Stored data entries:
******************************
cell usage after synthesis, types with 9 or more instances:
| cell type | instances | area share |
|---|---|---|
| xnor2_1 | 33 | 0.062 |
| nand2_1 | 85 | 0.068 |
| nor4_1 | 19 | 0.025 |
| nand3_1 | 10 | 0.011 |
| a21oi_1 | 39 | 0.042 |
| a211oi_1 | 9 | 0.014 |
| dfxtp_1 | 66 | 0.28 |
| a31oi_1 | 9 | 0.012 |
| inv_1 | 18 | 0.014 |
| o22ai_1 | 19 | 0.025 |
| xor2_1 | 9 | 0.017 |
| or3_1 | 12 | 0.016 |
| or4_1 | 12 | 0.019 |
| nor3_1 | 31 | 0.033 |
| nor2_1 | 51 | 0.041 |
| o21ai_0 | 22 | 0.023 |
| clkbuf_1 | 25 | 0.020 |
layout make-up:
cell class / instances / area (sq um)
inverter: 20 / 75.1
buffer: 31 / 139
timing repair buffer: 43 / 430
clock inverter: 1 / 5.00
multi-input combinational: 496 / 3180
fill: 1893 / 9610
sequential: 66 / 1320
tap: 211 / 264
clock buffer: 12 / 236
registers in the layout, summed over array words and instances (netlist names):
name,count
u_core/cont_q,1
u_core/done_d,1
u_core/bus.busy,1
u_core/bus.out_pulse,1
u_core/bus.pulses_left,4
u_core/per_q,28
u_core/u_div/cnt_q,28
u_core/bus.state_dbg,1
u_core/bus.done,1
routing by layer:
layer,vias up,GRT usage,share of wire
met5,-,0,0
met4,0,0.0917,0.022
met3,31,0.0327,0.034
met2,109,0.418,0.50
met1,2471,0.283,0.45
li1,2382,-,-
******************************
• [EXERCISE PROMPT] Please copy exactly, and only, the lines from the line containing "12 | 0.016 |" through the last line of the records, with both ends included.

• [ANSWER TO THIS TASK]
| or3_1 | 12 | 0.016 |
| or4_1 | 12 | 0.019 |
| nor3_1 | 31 | 0.033 |
| nor2_1 | 51 | 0.041 |
| o21ai_0 | 22 | 0.023 |
| clkbuf_1 | 25 | 0.020 |
layout make-up:
cell class / instances / area (sq um)
inverter: 20 / 75.1
buffer: 31 / 139
timing repair buffer: 43 / 430
clock inverter: 1 / 5.00
multi-input combinational: 496 / 3180
fill: 1893 / 9610
sequential: 66 / 1320
tap: 211 / 264
clock buffer: 12 / 236
registers in the layout, summed over array words and instances (netlist names):
name,count
u_core/cont_q,1
u_core/done_d,1
u_core/bus.busy,1
u_core/bus.out_pulse,1
u_core/bus.pulses_left,4
u_core/per_q,28
u_core/u_div/cnt_q,28
u_core/bus.state_dbg,1
u_core/bus.done,1
routing by layer:
layer,vias up,GRT usage,share of wire
met5,-,0,0
met4,0,0.0917,0.022
met3,31,0.0327,0.034
met2,109,0.418,0.50
met1,2471,0.283,0.45
li1,2382,-,-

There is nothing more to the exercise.